DIRECTIONS:
Exactly the lines below from the one with "START_UTIL_PCT=21.8" up to and including the one with "FINAL.MIN_CLOCK_PERIOD_PS=3690" make up the answer, with nothing else added.

PROVIDED MATERIAL:
((
**config.mk**
```make
export PLATFORM = sky130hd
export DESIGN_NAME = dm_port_arbiter
export DESIGN_NICKNAME = d
export VERILOG_FILES = /design/src/rtl/dm_port_arbiter.sv
export SDC_FILE = /design/constraint.sdc
export NUM_CORES = 1
export LEC_CHECK = 0
export CAP_MARGIN = 10
export CORE_AREA = 4 4 86 88
export CTS_CLUSTER_SIZE = 8
export DETAILED_ROUTE_END_ITERATION = 6
export DIE_AREA = 0 0 90 92
export PLACE_DENSITY = 0.79
export SLEW_MARGIN = 20
export SYNTH_ARGS = -nofsm -noshare
export SYNTH_HDL_FRONTEND = slang
export SYNTH_SLANG_ARGS = --single-unit
```
**constraint.sdc**
```tcl
create_clock -name i_clk -period 4 [get_ports i_clk]
set_clock_uncertainty 0.2 [all_clocks]
set_input_delay 0.8 -clock i_clk [delete_from_list [all_inputs] [get_ports i_clk]]
set_output_delay 0.8 -clock i_clk [all_outputs]
set_load 0.005 [all_outputs]
```
**src/rtl/dm_port_arbiter.sv**
```systemverilog
// dm_port_arbiter: shares the single main_mem data port between the LSU (port 0) and the loader/DMA (port 1).
// Define DM_ARB_RR_EN for strict round-robin; the default build is fixed priority with anti-starvation.
module dm_port_arbiter #(
  parameter int ADDR_W     = 14,
  parameter int STARVE_MAX = 8
) (
  input  logic              i_clk,
  input  logic              i_rst_n,
  input  logic              i_p0_req,
  input  logic              i_p0_we,
  input  logic [3:0]        i_p0_ben,
  input  logic [ADDR_W-1:0] i_p0_addr,
  input  logic [31:0]       i_p0_wdata,
  output logic              o_p0_gnt,
  output logic              o_p0_rvalid,
  input  logic              i_p1_req,
  input  logic              i_p1_we,
  input  logic [3:0]        i_p1_ben,
  input  logic [ADDR_W-1:0] i_p1_addr,
  input  logic [31:0]       i_p1_wdata,
  output logic              o_p1_gnt,
  output logic              o_p1_rvalid,
  output logic [31:0]       o_rdata,
  output logic              o_dm_ren,
  output logic              o_dm_wen,
  output logic [3:0]        o_dm_ben,
  output logic [ADDR_W-1:0] o_dm_addr,
  output logic [31:0]       o_dm_wdata,
  input  logic [31:0]       i_dm_rdata,
  input  logic              i_mem_ready
);

  logic issue_ok;
  logic p1_wins;
  logic gnt0;
  logic gnt1;
  logic tag_valid;
  logic tag_port;

  // Grants are held off during reset as well as while main_mem is busy.
  assign issue_ok = i_rst_n & i_mem_ready;

`ifdef DM_ARB_RR_EN
  logic last_gnt;

  always_comb begin
    p1_wins = i_p1_req & (~i_p0_req | ~last_gnt);
  end

  always_ff @(posedge i_clk) begin
    if (!i_rst_n) begin
      last_gnt <= 1'b1;
    end else if (gnt0) begin
      last_gnt <= 1'b0;
    end else if (gnt1) begin
      last_gnt <= 1'b1;
    end
  end
`else
  localparam int CNT_W = $clog2(STARVE_MAX + 1);
  localparam logic [CNT_W-1:0] CNT_MAX = CNT_W'(STARVE_MAX);

  logic [CNT_W-1:0] starve_cnt;

  always_comb begin
    p1_wins = i_p1_req & (~i_p0_req | (starve_cnt == CNT_MAX));
  end

  // Counts p1 losses; frozen while main_mem stalls so a stall never costs p1 its place.
  always_ff @(posedge i_clk) begin
    if (!i_rst_n) begin
      starve_cnt <= '0;
    end else if (i_mem_ready) begin
      if (!i_p1_req || gnt1) begin
        starve_cnt <= '0;
      end else if (gnt0 && (starve_cnt != CNT_MAX)) begin
        starve_cnt <= starve_cnt + 1'b1;
      end
    end
  end
`endif

  assign gnt1     = issue_ok & p1_wins;
  assign gnt0     = issue_ok & i_p0_req & ~p1_wins;
  assign o_p0_gnt = gnt0;
  assign o_p1_gnt = gnt1;

  always_comb begin
    o_dm_ren   = 1'b0;
    o_dm_wen   = 1'b0;
    o_dm_ben   = 4'b0000;
    o_dm_addr  = i_p0_addr;
    o_dm_wdata = i_p0_wdata;
    if (gnt1) begin
      o_dm_ren   = ~i_p1_we;
      o_dm_wen   = i_p1_we;
      o_dm_ben   = i_p1_ben;
      o_dm_addr  = i_p1_addr;
      o_dm_wdata = i_p1_wdata;
    end else if (gnt0) begin
      o_dm_ren   = ~i_p0_we;
      o_dm_wen   = i_p0_we;
      o_dm_ben   = i_p0_ben;
    end
  end

  // Return tag tracks which port owns the data main_mem presents next cycle.
  always_ff @(posedge i_clk) begin
    if (!i_rst_n) begin
      tag_valid <= 1'b0;
      tag_port  <= 1'b0;
    end else begin
      tag_valid <= o_dm_ren;
      tag_port  <= gnt1;
    end
  end

  assign o_p0_rvalid = i_rst_n & tag_valid & ~tag_port;
  assign o_p1_rvalid = i_rst_n & tag_valid & tag_port;
  assign o_rdata     = i_dm_rdata;

endmodule
```
==> metrics.sh, run 1 <==
STATUS='complete, no violations'
SYNTH_LARGEST_TYPE_AREA_FRACTION_PCT=30.1
UNIQUE_CELL_TYPE_COUNT_IN_THE_YOSYS_NETLIST=32
STD_CELL_ROWS=30
TRITONCTS='built'
IO_BUF_COUNT=162
NUMBER_OF_ANTENNA_VIOLATIONS_AT_THE_FIRST_CHECK_IN_GLOBAL_ROUTING=0
GRT.TOTAL_USAGE_PCT=12.6
FFS_W_ASYNC_S_R_SYNTH_PCT=0
FLOORPLAN.DIE_AREA_SQ_MM=0.00828
AREA.SEQUENTIAL_SQ_UM=120
GLOBALROUTEOVERFLOWTOTAL=0
POWER-PER-CELL-AREA_mW_PER_MM2=137
NUM_ANTENNA_CELLS=0
GRT_MAX_DEGREE=27
ROUTE.FINAL.WIRE_LENGTH_MM=5.64
SETUP-TNS-FINAL_PS=0
PLACE_INST=352
TIMING.CRITICAL_PATH.REQUIRED_PS=3000
CTS_INSERTED_BUFFERS=3
MAX-CLOCK-PATH-BUFFERS=2
BOUNDARYPINS=227
DESIGN.CORE.AREA_SQ_MM=0.00664
DETAILED_PLACE.AREA_SQ_MM=0.00291
YS.WARNINGS.COUNT=0
POWER_SHARE_OF_THE_SEQUENTIAL_GROUP_PCT=15.3
P_INT_uW=317
CRITICAL_PATH_ARRIVAL_PS=2690
SYNTH_FF_TYPE='sky130_fd_sc_hd__dfxtp_1'
FIRSTDRTPASSITERS=4
FIN_WORST_HOLD_SLACK_PS=387
SYNTH.CELLS.MOST_FREQUENT='33 x sky130_fd_sc_hd__buf_4, 29 x sky130_fd_sc_hd__mux2_4, 17 x sky130_fd_sc_hd__mux2_2'
CTS.CLK_SLEW.WORST_PATHS_PS=40
FILLCELLCOUNT=631
SLEW_VIOL_FINAL=0
FP.DIEH_MICRONS=92
P_LEAK_nW=1.13
DP.FINAL_HPWL_MM=4.94
CP_NUM_BUF_INV=3
SYNTHESIS.AREA_PER_INSTANCE_SQ_UM=9.98
P_SW_SHARE_PCT=21.8
SYNTHMOSTINSTANTIATEDCELL='sky130_fd_sc_hd__buf_4'
TIMING.CRITICAL_PATH.SLOWEST_CELL_DELAY_PS=510
TIGHTEST_SLEW_PS=388
FINAL_LAYOUT_SIZE_SUFFIX_GT1_SHARE_PCT=21.5
START_UTIL_PCT=21.8
FLOORPLAN.DIE.WIDTH_MICRONS=90
HP-CLASS='reg -> reg'
CTS_RESIZED=0
SYNTH_EDF_COUNT=0
H-TREE-DEPTH=1
SYNTH_AREA_LEADERS='sky130_fd_sc_hd__mux2_4 30%, sky130_fd_sc_hd__buf_4 17%, sky130_fd_sc_hd__mux2_2 13%, sky130_fd_sc_hd__dfxtp_1 8.3%, sky130_fd_sc_hd__mux2i_1 4.8%'
IR_DROP_mV=0.144
COMBINATIONALPOWERSHARE_PCT=62.0
CRIT_START='i_mem_ready'
PATH_CELLS='clkdlybuf4s50_1 -> nand3_2 -> a21oi_4 -> buf_12 -> mux2_2 -> clkdlybuf4s50_1'
STDCELL_AREA_SQ_MM=0.00295
POSTCTSHOLDBUFS=0
FINAL.MIN_CLOCK_PERIOD_PS=3690
MULTIINPUTGATEAREA_SQ_UM=983
GRT_FIRST_PASS_WIRELENGTH_MM=8.50
CLKLATENCYLATEPIN_PS=220
SYNTHCELLS=145
REPORT.FINAL.HOLD_VIOL_COUNT=0
POSTSYNTHNETCOUNT=286
ANTENNA_VIOLATING_NETS_POST_ROUTE=0
FINAL.PERIOD_UTILIZATION_PCT=92.2
NON_FILLER_CELLS_IN_THE_FINISHED_LAYOUT=355
SYNTH_SEQ_CELLS=6
GRT_SETUP_UNREPAIRED='false'
CTS.REPAIR_TIMING.SETUP_BUFFER_COUNT=0
ROUTED_VIA_DENSITY=4.36
SETUP.WORST_PATH.START_CLASS='input pin'
AREA_DELTA_SYNTH_FINAL_PCT=104
HP-START='starve_cnt[3]$_SDFFE_PN0P_'
CTS.ROOT.BUFFER_CELL='sky130_fd_sc_hd__clkbuf_8'
MAX_FREQ_MHz=271
DRTITER0DRC=22
DETAILROUTE.VIA_COUNT=1547
POWER.NET_SWITCHING_uW=88.3
DESIGN.FINAL.NETS=418
NUMBER_OF_GLOBAL_ROUTE_VIAS_BEFORE_REPAIR=1564
PRE_CTS_SLACK_PS=294
CTS_SINKS=6
WORST_R2R_STARTPOINT='starve_cnt[0]$_SDFFE_PN0P_'
WORST_SLEW_MARGIN_REL_PCT=74.1
SETUP_VIOL=0
CLOCK_SHARE_OF_POWER_PCT=22.7
ROUTED_WIRE_LENGTH_PER_INSTANCE_MICRONS=15.9
CRITICAL_PATH_PEAK_FANOUT=26
SYNTH_TOP_CELL_BY_AREA='sky130_fd_sc_hd__mux2_4'
CPLARGESTDELAYFAMILY='buffers and inverters'
SETUP.WORST_PATH.END_CLASS='output port'
SYNTH_SEQ_AREA_SHARE_PCT=8.30
SYNTH_AREA_SQ_MM=0.00145
DRC=0
MAX_CAP_VIOL_COUNT=0
WORST_PATH_MOST_REPEATED_CELL='sky130_fd_sc_hd__clkdlybuf4s50_1'
FIN_WS_PS=313
TIMING.CRITICAL_PATH.SLOWEST_STAGE_CELL='sky130_fd_sc_hd__clkdlybuf4s50_1'
TIMING_WORST_SETUP_PATH_TYPE='in -> out'
FINALWEIGHTEDCONGESTION=0.729
-- sequential cells by signal, summed over array words and instances, names as in the netlist --
name / flops
starve_cnt: 4
tag_port: 1
tag_valid: 1
-- metrics by stage --
step | power [mW] | utilization [%]
global route | 0.430 | 44.4
finish | 0.405 | 44.4
detailed placement | 0.315 | 43.7
CTS | 0.411 | 44.4
floorplan | 0.162 | -
global placement | 0.313 | 43.7
-- cells by family after synthesis --
logic type / share of synthesized area (%)
AOI/OAI and AO/OA: 4.33
buffers and inverters: 24.2
muxes: 48.2
and+or+nand+nor: 13.2
adders and majority gates: 1.73
DFF: 8.30
-- final timing paths --
check / endpoint / slack, ps / cells after the start
max: o_dm_wdata[2] / 310 / 6
min: tag_port$_SDFF_PN0_ / 390 / 2
max reg2reg: starve_cnt[1]$_SDFFE_PN0P_ / 2360 / 5
min reg2reg: tag_port$_SDFF_PN0_ / 390 / 2
-- cell usage in the layout, fill, tap and decap left out, drive strengths merged --
cell	count
mux2i	7
a21oi	2
and3	1
o31a	1
clkbuf	3
and3b	1
nand4b	1
and2	2
o21a	1
clkdlybuf4s50	162
nor4	2
nand2	9
nand2b	1
nand3b	3
mux2	46
nor4bb	1
buf	6
o32ai	1
nor2	3
dfxtp	6
nand3	7
inv	3
a211oi	1
a31o	1
nor2b	1
ha	2
a21boi	1
-- layout make-up --
class | instances | share of cell area (%)
Clock buffer | 3 | 1.40
Inverter | 3 | 0.382
Multi-Input combinational cell | 95 | 33.4
Sequential cell | 6 | 4.07
Tap cell | 80 | 3.40
Timing Repair Buffer | 168 | 57.4
-- power groups by stage --
stage          logic [mW]  clock network [mW]  registers [mW]
2_1_floorplan      0.0993                   0          0.0628
3_3_place_gp        0.250                   0          0.0630
3_5_place_dp        0.252                   0          0.0630
4_1_cts             0.253              0.0954          0.0621
5_1_grt             0.266               0.102          0.0621
6_report            0.251              0.0918          0.0621
-- worst reg2reg max path, cell delays in order, from the launching register on --
cell                      delay (ps)
sky130_fd_sc_hd__dfxtp_1         370
sky130_fd_sc_hd__inv_1            80
sky130_fd_sc_hd__ha_1            240
sky130_fd_sc_hd__and3b_1         220
sky130_fd_sc_hd__o32ai_1         300
sky130_fd_sc_hd__and2_1          170
-- metal layers --
| layer | share of wire, % | up-vias | track usage (%) | routed length (microns) |
|---|---|---|---|---|
| met2 | 44 | 137 | 19.7 | 2500 |
| met3 | 15 | 2 | 7.96 | 856 |
| met5 | 0 | - | 0 | 0 |
| li1 | - | 742 | - | - |
| met4 | 0.41 | 0 | 1.28 | 23 |
| met1 | 40 | 666 | 15.0 | 2260 |
No activity file was read; power rests on OpenSTA's default activity.
==> inputs of run 2 (changes only) <==
Settings changed: CAP_MARGIN 10 to 20.
==> results of run 2 <==
The final DEF is identical to that of run 1; final timing and power are the same.
==> inputs of run 3 (changes only) <==
Settings changed: CELL_PAD_IN_SITES_DETAIL_PLACEMENT set to 0, CELL_PAD_IN_SITES_GLOBAL_PLACEMENT set to 1, CORE_AREA 4 4 86 88 to not set, CORE_MARGIN set to 4, CORE_UTILIZATION set to 12, DIE_AREA 0 0 90 92 to not set, PLACE_DENSITY 0.79 to not set, PLACE_DENSITY_LB_ADDON set to 0.1.
Clock period 4 ns to 3.15 ns, I/O delays scaled along.
==> run 3 against run 2 <==
  * Wire length is 20% higher
  * Core utilization shrank 17 points
  * Cell area increased by 9.7%
  * Register-to-register slack worse by 820 ps
  * Count of clock-buffer cells in the layout unchanged
  * Power up 50%
  * Sequential share of layout area decreased by 0.36 points
  * Clock power is 130% higher
==> metrics.sh, run 3 (synthesized netlist as in run 1, its figures left out) <==
STATUS='complete, no violations'
SETUP_VIOL=0
CPLARGESTDELAYFAMILY='buffers and inverters'
GRT.TOTAL_USAGE_PCT=9.33
HP-CLASS='reg -> reg'
POWER-PER-CELL-AREA_mW_PER_MM2=188
TIGHTEST_SLEW_PS=266
DP.FINAL_HPWL_MM=5.66
CTS.CLK_SLEW.WORST_PATHS_PS=30
ROUTED_VIA_DENSITY=3.76
FP.DIEH_MICRONS=118
NUMBER_OF_ANTENNA_VIOLATIONS_AT_THE_FIRST_CHECK_IN_GLOBAL_ROUTING=0
PLACE_INST=420
STD_CELL_ROWS=39
CTS_SINKS=6
SETUP-TNS-FINAL_PS=0
LARGEST_REGISTER='starve_cnt'
DETAILROUTE.VIA_COUNT=1627
LAYOUT_TOP_REGISTERS='starve_cnt: 4 flops, tag_port: 1 flops, tag_valid: 1 flops'
DESIGN_POWER_TOTAL_uW=608
CTS.ROOT.BUFFER_CELL='sky130_fd_sc_hd__clkbuf_16'
CRITICAL_PATH_PEAK_FANOUT=11
SETUP.WORST_PATH.START_CLASS='input pin'
REPORT.FINAL.HOLD_VIOL_COUNT=0
TIMING.CRITICAL_PATH.SLOWEST_CELL_DELAY_PS=470
FIRSTDRTPASSITERS=4
FIN_WORST_HOLD_SLACK_PS=378
LEADING_CELL_TYPE_IN_THE_LAYOUT_FILL_AND_TAPS_EXCLUDED='sky130_fd_sc_hd__clkdlybuf4s50_1'
GRT_FIRST_PASS_WIRELENGTH_MM=10.3
TIMING_WORST_SETUP_PATH_TYPE='in -> out'
WORST_R2R_STARTPOINT='starve_cnt[0]$_SDFFE_PN0P_'
WORST_SLEW_MARGIN_REL_PCT=82.1
CLKLATENCYLATEPIN_PS=230
P_LEAK_nW=1.30
HP-START='starve_cnt[3]$_SDFFE_PN0P_'
FLOORPLAN.DIE_AREA_SQ_MM=0.0139
NON_FILLER_CELLS_IN_THE_FINISHED_LAYOUT=433
SLEW_VIOL_FINAL=0
FINAL.MIN_CLOCK_PERIOD_PS=3050
FIN_WS_PS=98.2
PRE_CTS_SLACK_PS=-200
FINALWEIGHTEDCONGESTION=0.860
FLOORPLAN.DIE.WIDTH_MICRONS=118
GRT_SETUP_UNREPAIRED='false'
ROUTED_WIRE_LENGTH_PER_INSTANCE_MICRONS=15.6
AREA_DELTA_SYNTH_FINAL_PCT=124
CRITICAL_PATH_ARRIVAL_PS=2220
BOUNDARYPINS=227
H-TREE-DEPTH=1
ANTENNA_VIOLATING_NETS_POST_ROUTE=0
LARGEST_REGISTER_FFS=4
DESIGN.CORE.AREA_SQ_MM=0.0116
MAX_FREQ_MHz=328
MAX_CAP_VIOL_COUNT=0
SETUP.WORST_PATH.END_CLASS='output port'
FINAL.PERIOD_UTILIZATION_PCT=96.9
DRTITER0DRC=33
FINAL_LAYOUT_SIZE_SUFFIX_GT1_SHARE_PCT=25.5
START_UTIL_PCT=12.5
MAX-CLOCK-PATH-BUFFERS=2
IO_BUF_COUNT=162
TRITONCTS='built'
CTS_INSERTED_BUFFERS=3
GRT_MAX_DEGREE=14
DRC=0
LAYOUT.CELLS.MOST_COMMON_LIST='125 x sky130_fd_sc_hd__clkdlybuf4s50_1, 36 x sky130_fd_sc_hd__dlygate4sd2_1, 29 x sky130_fd_sc_hd__mux2_4'
TIMING.CRITICAL_PATH.REQUIRED_PS=2320
DESIGN.FINAL.NETS=433
PATH_CELLS='dlygate4sd2_1 -> nand3_2 -> a21oi_4 -> buf_6 -> buf_12 -> mux2_2 -> clkdlybuf4s50_1'
TIMING.CRITICAL_PATH.SLOWEST_STAGE_CELL='sky130_fd_sc_hd__clkdlybuf4s50_1'
NUMBER_OF_GLOBAL_ROUTE_VIAS_BEFORE_REPAIR=1697
GLOBALROUTEOVERFLOWTOTAL=0
CP_NUM_BUF_INV=4
ROUTE.FINAL.WIRE_LENGTH_MM=6.76
IR_DROP_mV=0.201
CRIT_START='i_p1_req'
NUM_ANTENNA_CELLS=0
-- run 3: final cells by class --
| class | count | area (sq um) |
|---|---|---|
| fillers | 1246 | 8380 |
| repair buffers | 183 | 1860 |
| multi-input cells | 95 | 983 |
| well taps | 143 | 179 |
| flip-flops and latches | 6 | 120 |
| clock buffers | 3 | 75.1 |
| inverters | 3 | 11.3 |
-- run 3: timing repair --
item / 4_1_cts / 5_1_grt
resized for setup: 44 / 0
hold buffers: 0 / 0
setup endpoints to repair: 52 / 0
setup buffers: 7 / 0
-- run 3: path summary, 6_finish.rpt --
path,endpoint,slack [ps],cells past startpoint
worst max-delay path,o_dm_wdata[2],100,7
worst min register to register,tag_port$_SDFF_PN0_,380,2
worst min-delay path,tag_port$_SDFF_PN0_,380,2
worst max register to register,tag_valid$_SDFF_PN0_,1540,6
-- run 3: report_power, final --
part,internal [mW],switching (mW),total (mW)
Sequential,0.0779,0.000946,0.0789
Combinational,0.237,0.0840,0.321
Clock,0.163,0.0450,0.208
-- run 3: tightest hold or removal path: stages (launching register included) --
cell and delay [ps]:
sky130_fd_sc_hd__dfxtp_1 350, sky130_fd_sc_hd__nand3b_4 110, sky130_fd_sc_hd__a21oi_1 70
-- run 3: stage by stage --
step                      util (%)  instance area, sq um
final                         27.8                  3230
after global routing          27.8                  3230
after CTS                     27.8                  3230
after detailed placement      26.1                  3040
after global placement        26.1                  3040
after floorplan                  -                  1450
-- run 3: layer usage --
layer / vias up / wire, microns / part of all wire [%] / global-route usage, %
li1: 772 / - / - / -
met1: 738 / 2540 / 38 / 9.84
met2: 97 / 3560 / 53 / 17.7
met3: 20 / 561 / 8.3 / 2.88
met4: 0 / 103 / 1.5 / 2.64
met5: - / 0 / 0 / 0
))
WRITTEN REPLY:
START_UTIL_PCT=21.8
FLOORPLAN.DIE.WIDTH_MICRONS=90
HP-CLASS='reg -> reg'
CTS_RESIZED=0
SYNTH_EDF_COUNT=0
H-TREE-DEPTH=1
SYNTH_AREA_LEADERS='sky130_fd_sc_hd__mux2_4 30%, sky130_fd_sc_hd__buf_4 17%, sky130_fd_sc_hd__mux2_2 13%, sky130_fd_sc_hd__dfxtp_1 8.3%, sky130_fd_sc_hd__mux2i_1 4.8%'
IR_DROP_mV=0.144
COMBINATIONALPOWERSHARE_PCT=62.0
CRIT_START='i_mem_ready'
PATH_CELLS='clkdlybuf4s50_1 -> nand3_2 -> a21oi_4 -> buf_12 -> mux2_2 -> clkdlybuf4s50_1'
STDCELL_AREA_SQ_MM=0.00295
POSTCTSHOLDBUFS=0
FINAL.MIN_CLOCK_PERIOD_PS=3690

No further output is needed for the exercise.